Dreaming of a career in wine? Take the new 'A-Level' in viticulture 

A-Level equivalent in viticulture
The English wine industry is opening up new opportunities for would-be viticulturalists Credit: Ian Pack

Demand for vine workers and interest in learning how to manage vineyards and make wine in the UK is now so high that Plumpton College in Lewes is launching an A-level equivalent qualification, aimed at 16-18 year-olds (but open to all ages). 

Plumpton College is currently the only institution in England to offer wine courses at university level, including the only European undergraduate degree in wine production taught in English and a Master’s degree in viticulture and oenology.

Vine management is a varied job that would appeal to the green-fingered

The introduction of an A Level equivalent in viticulture is expected to promote the career paths available in the English wine industry to younger people.

In 2017, figures revealed that the English wine industry had evolved into a £130m industry. Now, in 2018, English sparkling wine is pitting itself against champagne (the Rathfinny Wine Estate's eagerly awaited first sparkling wines, the 2014 blanc de blancs and the 2015 rosé, were unveiled last month).

The full-time Advanced Technical Certificate in Viticulture launches in September, and will be composed of both tuition and work experience.

It will take on the seasonal, practical aspects of running a vineyard, including tractor driving and operating vineyard machinery through to key vineyard operations such as pruning, trellising and harvesting. There will also be a focus on plant biology and disease protection. 

Life on the vines is outdoorsy, says Chris Foss Credit: Ian Pack

According to the course description, students will "benefit from excellent links with wine producers and distilleries, including visits to the world’s key marketplaces in wine." Chris Foss, Plumpton College's head of wine, says vine management is a varied job that would appeal to the green-fingered.

The English wine industry is still tiny and has a long way to go, but it's growing fast and has great potential

"In terms of workforce, we do suffer a little bit from the fact that we’re a new wine making country," he says. "There are only a few second-generation wine makers in this country, whereas in Bordeaux it's passed on to sons and daughters.

"In England, there's a demand for vine managers who are qualified and confident driving a tractor and harvesting. You don't have to be a young person. It's not a question of age, it's a question of the direction you want to go in. 

"If you want to become an international wine-making star, you can go on to do the undergraduate Bachelor of Science course in Viticulture and Oenology - but vine management itself is an interesting, varied job. It's a great life: active, and suited to people who enjoy working outside and lots of walking," he says. "It's very seasonal. You do different things in winter, autumn, spring and summer, and you adapt by the day to changes in the weather.

"What I like about it is that it’s large-scale horticulture. Growing big crops like wheat isn't as hands on, and you spend more time on a tractor - and if you work in animal husbandry, you’ve really got to like the animals."

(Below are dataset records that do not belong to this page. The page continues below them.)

## src/rtl/sw_cfg.svh

```systemverilog
`ifndef SW_CFG_SVH
`define SW_CFG_SVH
`default_nettype none

// array size, one PE per query base
`define SW_NUM_PE    64

// datapath widths
`define SW_SCORE_W   14
`define SW_POS_W     10

// affine gap and substitution scores
`define SW_GAP_OPEN  (-12)
`define SW_GAP_EXT   (-1)
`define SW_MATCH     2
`define SW_MISMATCH  (-3)

// stop when a diagonal falls this far below the running max
`define SW_XDROP     250

// longest reference a job may stream
`define SW_MAX_REF   400

`default_nettype wire
`endif

```

## src/rtl/sw_pkg.sv

```systemverilog
`include "sw_cfg.svh"
`default_nettype none

package sw_pkg;

    // signed alignment score
    typedef logic signed [`SW_SCORE_W-1:0] score_t;

    // nucleotide code
    typedef logic [1:0] base_t;

    // diagonal index
    typedef logic [`SW_POS_W-1:0] pos_t;

    typedef enum logic [1:0] {
        IDLE = 2'd0,
        CALC = 2'd1,
        DONE = 2'd2
    } ctrl_state_t;

    // empty boundary and masked PE value, -4096 at 14 bits
    localparam score_t NEG_INF = {2'b11, {(`SW_SCORE_W-2){1'b0}}};

endpackage

`default_nettype wire

```

## src/rtl/sw_max_tree.sv

```systemverilog
`include "sw_cfg.svh"
`default_nettype none

module sw_max_tree (
    input  wire logic [`SW_NUM_PE*`SW_SCORE_W-1:0] i_scores,
    output sw_pkg::score_t                         o_max
);

    localparam int N   = `SW_NUM_PE;
    localparam int W   = `SW_SCORE_W;
    localparam int LVL = $clog2(N);

    // layer 0 holds the leaves, each later layer halves the node count
    // the last layer is the single root node
    for (genvar l = 0; l <= LVL; l++) begin : g_lvl
        sw_pkg::score_t node [N >> l];
        for (genvar k = 0; k < (N >> l); k++) begin : g_node
            if (l == 0) begin : g_leaf
                assign node[k] = sw_pkg::score_t'(i_scores[k*W +: W]);
            end else begin : g_max
                assign node[k] = (g_lvl[l-1].node[2*k] > g_lvl[l-1].node[2*k+1])
                               ? g_lvl[l-1].node[2*k] : g_lvl[l-1].node[2*k+1];
            end
        end
    end

    assign o_max = g_lvl[LVL].node[0];

endmodule

`default_nettype wire

```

Located in Lewes, the college is in the county of Sussex, which was recently awarded prestigious protected regional status by the Department for Environment, Food and Rural Affairs (DEFRA). 

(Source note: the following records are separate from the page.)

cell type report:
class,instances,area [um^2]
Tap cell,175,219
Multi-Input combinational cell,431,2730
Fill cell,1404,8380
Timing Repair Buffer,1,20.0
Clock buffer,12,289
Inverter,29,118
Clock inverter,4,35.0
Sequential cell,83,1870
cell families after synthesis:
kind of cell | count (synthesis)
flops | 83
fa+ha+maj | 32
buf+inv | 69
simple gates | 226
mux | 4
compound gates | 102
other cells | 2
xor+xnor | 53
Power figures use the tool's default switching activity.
===== src/spi_subperipheral_selector.sv =====
// address decoder that enables one SPI register per transaction and muxes its response byte
`timescale 1ns/10ps

module spi_subperipheral_selector
    import spi_pkg::*;
#(
    parameter spi_byte_t chip_id = 8'h81
) (
    input  logic          clock,
    input  logic          rst_n,
    input  logic          active,
    input  spi_request_t  request,
    input  spi_response_t version_response,
    output logic          version_enable,
    output spi_response_t response
);

    spi_byte_t  address_q;
    logic       selected;
    // bit 0 chip id, bit 1 version string
    logic [1:0] enables;

    // open on the address strobe, close when select rises
    always_ff @(posedge clock) begin
        if (!rst_n) begin
            selected <= 1'b0;
        end else if (!active) begin
            selected <= 1'b0;
        end else if (request.address_valid) begin
            selected <= 1'b1;
        end
    end

    always_ff @(posedge clock) begin
        if (request.address_valid) begin
            address_q <= request.address;
        end
    end

    assign enables[0] = selected && (address_q == chip_id_address);
    assign enables[1] = selected && (address_q == version_string_address);

    assign version_enable = enables[1];

    // chip id is answered here, unknown addresses read as zero
    always_comb begin
        response = '{cipo: 8'h00, cipo_valid: 1'b0};
        if (enables[0]) begin
            response = '{cipo: chip_id, cipo_valid: 1'b1};
        end else if (enables[1]) begin
            response = version_response;
        end
    end

    assert property (@(posedge clock) disable iff (!rst_n)
        $onehot0(enables));

endmodule


===== src/spi_register_version_string.sv =====
// SPI register that streams a version string one character per data byte while enabled
`timescale 1ns/10ps

module spi_register_version_string
    import spi_pkg::*;
#(
    parameter int                          version_length = 8,
    parameter logic [8*version_length-1:0] version_string = "v24.0101"
) (
    input  logic          clock,
    input  logic          rst_n,
    input  logic          enable,
    input  logic          copi_valid,
    output spi_response_t response
);

    localparam int index_width = $clog2(version_length + 1);
    // one past the last character
    localparam logic [index_width-1:0] end_index = index_width'(version_length);

    logic [index_width-1:0] index;
    spi_byte_t              character;

    // restart from the first character on each new enable
    always_ff @(posedge clock) begin
        if (!rst_n) begin
            index <= '0;
        end else if (!enable) begin
            index <= '0;
        end else if (copi_valid && index != end_index) begin
            index <= index + 1'b1;
        end
    end

    // first character sits in the top byte of the string
    always_comb begin
        character = 8'h00;
        if (index < end_index) begin
            character = version_string[8*(version_length-1-index) +: 8];
        end
    end

    assign response = '{cipo: character, cipo_valid: enable};

    assert property (@(posedge clock) disable iff (!rst_n)
        index <= end_index);

endmodule
===== config.mk =====
export PLATFORM = sky130hd
export DESIGN_NAME = uart_top
export DESIGN_NICKNAME = d
export VERILOG_FILES = /design/src/logic/uart_pkg.sv /design/src/logic/uart_baud_gen.sv /design/src/logic/uart_credit_fifo.sv /design/src/logic/uart_receiver.sv /design/src/logic/uart_top.sv /design/src/logic/uart_transmitter.sv
export SDC_FILE = /design/constraint.sdc
export NUM_CORES = 1
export LEC_CHECK = 0
export ABC_CLOCK_PERIOD_IN_PS = 3200
export BUFFER_PORTS_ARGS = -buffer_cell sky130_fd_sc_hd__buf_2
export CAP_MARGIN = 20
export CORE_MARGIN = 4
export CORE_UTILIZATION = 50
export CTS_BUF_LIST = sky130_fd_sc_hd__clkbuf_4 sky130_fd_sc_hd__clkbuf_8
export CTS_CLUSTER_SIZE = 12
export DETAILED_ROUTE_END_ITERATION = 8
export PLACE_DENSITY = 0.67
export RECOVER_POWER = 50
export SYNTH_ARGS = -nofsm -noshare
export SYNTH_HDL_FRONTEND = slang
export SYNTH_HIERARCHICAL = 1
export SYNTH_SLANG_ARGS = --single-unit

===== constraint.sdc =====
create_clock -name Rx_VALID -period 3.2 [get_ports Rx_VALID]
set_input_delay 0.32 -clock Rx_VALID [delete_from_list [all_inputs] [get_ports Rx_VALID]]
set_output_delay 0.32 -clock Rx_VALID [all_outputs]
set_load 0.05 [all_outputs]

Working on the vines is seasonal, and viticulturalists at this level have to adapt constantly to the weather Credit: Ian Pack

The Plumpton Wine Estate boasts 9.3 hectares of vines, with varieties including chardonnay, riesling, reichensteiner, seyval blanc, pinot noir, pinot meunier, rondo, and triomphe (you can buy a bottle of Plumpton Estate wine crafted by their students, including sparkling and rosé). 

"Sussex has got sunshine, a decent temperature, and not too much rain or frost," says Foss. "But Kent is also fantastic. Surrey would be great too, but the land is expensive, and much of the North Downs is green belt.

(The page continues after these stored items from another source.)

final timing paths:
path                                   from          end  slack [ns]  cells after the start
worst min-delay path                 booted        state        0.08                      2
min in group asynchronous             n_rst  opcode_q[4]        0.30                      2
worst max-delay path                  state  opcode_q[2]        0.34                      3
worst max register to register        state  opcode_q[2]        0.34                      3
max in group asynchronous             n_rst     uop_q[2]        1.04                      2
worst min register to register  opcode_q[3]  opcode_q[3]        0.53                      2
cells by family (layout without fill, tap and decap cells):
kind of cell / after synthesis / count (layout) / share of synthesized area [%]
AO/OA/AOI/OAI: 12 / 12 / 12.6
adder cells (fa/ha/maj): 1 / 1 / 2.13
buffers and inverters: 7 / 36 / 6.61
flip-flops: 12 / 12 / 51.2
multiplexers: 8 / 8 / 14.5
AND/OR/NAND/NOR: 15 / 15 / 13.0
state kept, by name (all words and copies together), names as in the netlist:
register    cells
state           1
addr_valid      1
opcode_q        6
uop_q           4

"The English wine industry is still tiny and has a long way to go, but it's growing fast and has great potential. The key thing is to work on is our export markets, which hero brands like Rathfinny, Nyetimber and Chapel Down are doing. They’re conquering the world - the rest will follow." 

The introduction of the new diploma chimes, too, with a concern that the English wine industry will lose agricultural workers in the wake of Brexit. As a result, Plumpton College has also announced a partnership with the Royal Agriculture University in Cirencester to attract young people to work in agriculture. We'll raise a glass of Bolney Estate Pinot Noir to that.